- Joe Ben Wheat Site Complex (Site ID 5MT16722: 5MT1, 5MT2, 5MT3)
- U.S. National Register of Historic Places
- Nearest city: Yellow Jacket, Colorado
- Architectural style: Prehistoric ruins
- NRHP reference No.: 03001383
- Added to NRHP: 2004

= Joe Ben Wheat Site Complex =

Joe Ben Wheat Site Complex is a set of archaeological sites dated from AD 600 to 1300 that are located near Yellow Jacket in Montezuma County, Colorado. The complex is also known by its collective site ID of 5MT16722. In 2004, the Joe Ben Wheat Site Complex was added to the National Register of Historic Places.

==Discovery==
A farmer named Mr. Stevenson found a piece of pottery at the site of a house that had burned down near the town of Yellow Jacket, Colorado. In 1953 he sent the pottery to Joe Ben Wheat, Curator of the University of Colorado Museum of Natural History. Wheat recognized that the pottery was probably dated AD 500-750 and accepted an offer from Stevenson to investigate the property in the Mesa Verde region of southwestern Colorado.

==Excavation==
Wheat performed eight excavations at the three sites that make up the Joe Ben Wheat Site Complex.
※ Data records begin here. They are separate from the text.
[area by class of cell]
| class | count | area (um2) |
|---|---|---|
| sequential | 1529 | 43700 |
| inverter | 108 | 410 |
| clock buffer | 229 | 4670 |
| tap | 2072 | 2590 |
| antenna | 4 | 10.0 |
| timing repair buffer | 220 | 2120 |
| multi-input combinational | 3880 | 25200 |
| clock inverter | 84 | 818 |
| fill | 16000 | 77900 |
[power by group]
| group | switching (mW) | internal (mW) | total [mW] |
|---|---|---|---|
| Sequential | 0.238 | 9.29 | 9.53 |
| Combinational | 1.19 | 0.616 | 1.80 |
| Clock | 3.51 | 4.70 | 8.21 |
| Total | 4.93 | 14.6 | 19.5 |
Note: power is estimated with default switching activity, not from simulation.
===== config.mk =====
export PLATFORM = sky130hd
export DESIGN_NAME = slk_ram
export DESIGN_NICKNAME = d
export VERILOG_FILES = /design/src/slk_ram.sv
export SDC_FILE = /design/constraint.sdc
export NUM_CORES = 1
export LEC_CHECK = 0
export BUFFER_PORTS_ARGS = -buffer_cell sky130_fd_sc_hd__buf_4
export CAP_MARGIN = 40
export CORE_MARGIN = 1
export CORE_UTILIZATION = 30
export CTS_CLUSTER_SIZE = 12
export DETAILED_ROUTE_END_ITERATION = 6
export PLACE_DENSITY = 0.56
export SLEW_MARGIN = 20
export SYNTH_ARGS = -nofsm -noshare
export SYNTH_HDL_FRONTEND = slang
export SYNTH_SLANG_ARGS = --single-unit

===== constraint.sdc =====
create_clock -name clk_i -period 2.2 [get_ports clk_i]
set_input_delay 0.33 -clock clk_i [delete_from_list [all_inputs] [get_ports clk_i]]
set_output_delay 0.33 -clock clk_i [all_outputs]
set_load 0.02 [all_outputs]

===== src/slk_ram.sv =====
// slk_ram: generic single-port-write, single-port-read RAM with
// registered read. No dependencies.
`timescale 1ns / 1ps
`default_nettype none
module slk_ram #(
  parameter int unsigned Width = 8,
  parameter int unsigned Depth = 16
) (
  input  wire logic                     clk_i,
  input  wire logic                     we_i,
  input  wire logic [$clog2(Depth)-1:0] waddr_i,
  input  wire logic [Width-1:0]         wdata_i,
  input  wire logic [$clog2(Depth)-1:0] raddr_i,
  output      logic [Width-1:0]         rdata_o
);

  logic [Width-1:0] mem_q [Depth];

  // write port and registered read port
  always_ff @(posedge clk_i) begin
    if (we_i) begin
      mem_q[waddr_i] <= wdata_i;
    end
    rdata_o <= mem_q[raddr_i];
  end

endmodule
`default_nettype wire


==> results_tabular.tex <==
\begin{tabular}{lr}
\hline
Metric & Value \\
\hline
\multicolumn{2}{l}{\textbf{Synth}} \\
\quad Yosys warning count & 0 \\
\quad Distinct cell type count after synthesis & 19 \\
\quad Area fraction of the dominant cell type after synthesis & 0.747 \\
\quad Number of nets produced by synthesis & 247 \\
\quad Part of the Yosys area used for sequential elements & 0.778 \\
\quad Register bit count reported by yosys & 136 \\
\quad Synthesized instance count & 229 \\
\quad Post-Syn Area & 5150 µm² \\
\quad Share of synthesized flip-flops with an asynchronous set or reset & 0 \\
\quad Top cell type by total area after synthesis & sky130\_fd\_sc\_hd\_\_edfxtp\_1 \\
\quad Dominant synthesized flop cell & sky130\_fd\_sc\_hd\_\_edfxtp\_1 \\
\quad Number of flops mapped to enable cells by yosys & 128 \\
\quad Syn Area/Cell & 22.5 µm² \\
\quad Dominant cells by area after synthesis & sky130\_fd\_sc\_hd\_\_edfxtp\_1, sky130\_fd\_sc\_hd\_\_mux4\_2, sky130\_fd\_sc\_hd\_\_mux4\_1, sky130\_fd\_sc\_hd\_\_dfxtp\_1, sky130\_fd\_sc\_hd\_\_a22oi\_1 \\
\multicolumn{2}{l}{\textbf{Global route}} \\
\quad Maximum number of pins on one net before global-route repair & 20 \\
\quad Global route total overflow & 0 \\
\quad First-pass GRT wire length & 16.0 mm \\
\quad Antenna violations before repair & 0 \\
\quad Gr usage total & 0.128 \\
\quad Via count of the first global-routing pass & 2,642 \\
\multicolumn{2}{l}{\textbf{Placement}} \\
\quad Setup Slack @ Placement & 0.309 ns \\
\quad I/O Buffers & 25 \\
\quad Placement-stage cell area & 5740 µm² \\
\quad Placed insts & 491 \\
\quad Final estimated routing congestion in global placement & 0.772 \\
\quad Sum of net half-perimeters after detailed placement & 6.95 mm \\
\multicolumn{2}{l}{\textbf{Drt}} \\
\quad Post-DRT Antenna Nets & 0 \\
\quad Met3 Routed Length & 613 µm \\
\quad DRC marker count from the first detailed-route iteration & 199 \\
\quad First-pass iteration count of the detailed router & 4 \\
\quad DR vias & 2,471 \\
\quad Average routed wire per standard cell & 20.0 µm \\
\quad Via/cell ratio & 4.72 \\
\quad Top Metal Used & met4 \\
\quad Detailed-routed wire length on met2 & 4.90 mm \\
\quad Overall routed net length & 10.5 mm \\
\quad DRC viols & 0 \\
\quad Routed metal-1 wire length & 4.84 mm \\
\multicolumn{2}{l}{\textbf{Worst setup path}} \\
\quad Cell with the largest stage delay on the worst path & sky130\_fd\_sc\_hd\_\_mux4\_1 \\
\quad Critical Path AT & 1.73 ns \\
\quad Maximum cell stage delay along the critical path & 0.60 ns \\
\quad Bufs and invs on worst path & 2 \\
\quad Worst path cell trace & buf\_4 -> buf\_4 -> mux4\_1 -> a22oi\_1 -> nand2\_1 \\
\quad Launching element type of the critical path & input pin \\
\quad Cell family contributing the most delay on the critical path & multiplexers \\
\quad Most frequent cell on the critical path & sky130\_fd\_sc\_hd\_\_buf\_4 \\
\quad Worst Path Required & 2.49 ns \\
\quad Sort of element at the end of the critical path & flip-flop \\
\quad Max FO, Critical Path & 9 \\
\quad Path type of the worst setup path & in -> reg \\
\multicolumn{2}{l}{\textbf{Clock tree}} \\
\quad Clock latency on the worst-skew pair & 0.41 ns \\
\quad Clock input transition at the sequential cells of the worst setup and hold paths & 0.06 ns \\
\quad Clock sink total & 136 \\
\quad Count of buffers added by post-CTS timing repair for setup & 0 \\
\quad Count of hold buffers inserted by post-cts repair & 0 \\
\quad TritonCTS clock tree & yes \\
\quad Clock tree root driver cell & sky130\_fd\_sc\_hd\_\_clkbuf\_16 \\
\quad Post-CTS resize count & 0 \\
\quad Number of buffers created by CTS & 17 \\
\quad H-tree lvl count & 4 \\
\quad Longest Clk Path Bufs & 2 \\
\multicolumn{2}{l}{\textbf{Final layout}} \\
\quad Area growth from synthesis to layout & 23.8\% \\
\quad Ratio of cells with drive above 1 in the final layout & 0.337 \\
\quad Area of the multi-input gates & 1060 µm² \\
\quad Top library cells by usage in the layout, fill and taps aside & sky130\_fd\_sc\_hd\_\_edfxtp\_1, sky130\_fd\_sc\_hd\_\_buf\_4, sky130\_fd\_sc\_hd\_\_mux4\_2, sky130\_fd\_sc\_hd\_\_clkbuf\_16, sky130\_fd\_sc\_hd\_\_a22oi\_1 \\
\quad Number of cells in the finished layout apart from fillers & 523 \\
\quad Fin area & 6370 µm² \\
\quad FF+latch area & 4000 µm² \\
\quad Filler Cells Inserted & 1,487 \\
\quad Number of antenna repair diodes & 0 \\
\quad Most common cell after layout, fill and taps aside & sky130\_fd\_sc\_hd\_\_edfxtp\_1 \\
\quad Final core occ & 0.383 \\
\quad Number of nets in the layout & 308 \\
\multicolumn{2}{l}{\textbf{Timing}} \\
\quad Final total negative setup slack & 0 ns \\
\quad \# setup viols final & 0 \\
\quad Final worst-path setup slack & 0.767 ns \\
\quad Min Clock Period, post-route & 1.43 ns \\
\quad Unrepaired setup endpoints after global routing & no \\
\quad Hold violation total from the final report & 0 \\
\quad Transition time of the tightest slew-check pin & 0.515 ns \\
\quad Post-route fraction of the period consumed by the critical path & 0.651 \\
\quad Post-Route Skew & 0.00576 ns \\
\quad Final count of pins violating max slew & 0 \\
\quad Headroom to the max-slew limit & 0.656 \\
\quad Max frequency & 698 MHz \\
\multicolumn{2}{l}{\textbf{Worst hold path}} \\
\quad Classification of the worst-slack hold path & in -> reg \\
\multicolumn{2}{l}{\textbf{Power and ir drop}} \\
\quad Static power due to leakage & 2.17 nW \\
\quad Peak supply drop & 0.000554 V \\
\quad Cell Pwr Density & 980 nW/µm² \\
\multicolumn{2}{l}{\textbf{Die}} \\
\quad Number of core rows & 47 \\
\quad Horizontal extent of the die & 133 µm \\
\quad Core Footprint & 16,600 µm² \\
\quad Starting density of the core & 0.309 \\
\quad IO Count & 26 \\
\quad Floorplan die area & 17,700 µm² \\
\quad Die height & 133 µm \\
\multicolumn{2}{l}{\textbf{Job}} \\
\quad Max-cap violations & 0 \\
\multicolumn{2}{l}{\textbf{Status}} \\
\quad Outcome & finished, final reports clean \\
\hline
\end{tabular}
===Stevenson Site (5MT1)===
Stevenson Site (Site ID 5MT1) is a small Basketmaker III Era village (AD 675–700) of 4 semi-subterranean dwellings, arranged in two semi-circular arcs, with 28 pit-rooms that were used for work rooms and storage. In the center of the arcs were plazas. A large open-air ramada is also located at the site.

Also known as the "Stevenson Site" after the farmer who had found the pottery, Wheat changed the original name to a methodical name using the Smithsonian nomenclature, 5MT1, which consists of: 1) the number "5" for the state of Colorado, 2) the two letter abbreviation of "MT" for Montezuma County, and 3) a sequentially assigned site number, "1" for the first excavation.

===5MT2===
Site ID 5MT2 consists of 3 or 4 dwelling groupings from Pueblo II Era through Pueblo III Era (AD 1060-1280).

===Site 5MT3===
Site 5MT3. The largest of the three sites excavated, it is multi-component pueblo with occupation components dating between AD 600 and 1300. The site consists of four pit-house structures with associated storage rooms. The site was abandoned for three centuries then became occupied again.

Wheat's work at Yellow Jacket spanned over 30 years (1954–1991). These three sites, 5MT1-3, had unusual and interesting features never been seen before and were a great discovery of the Mesa Verde region.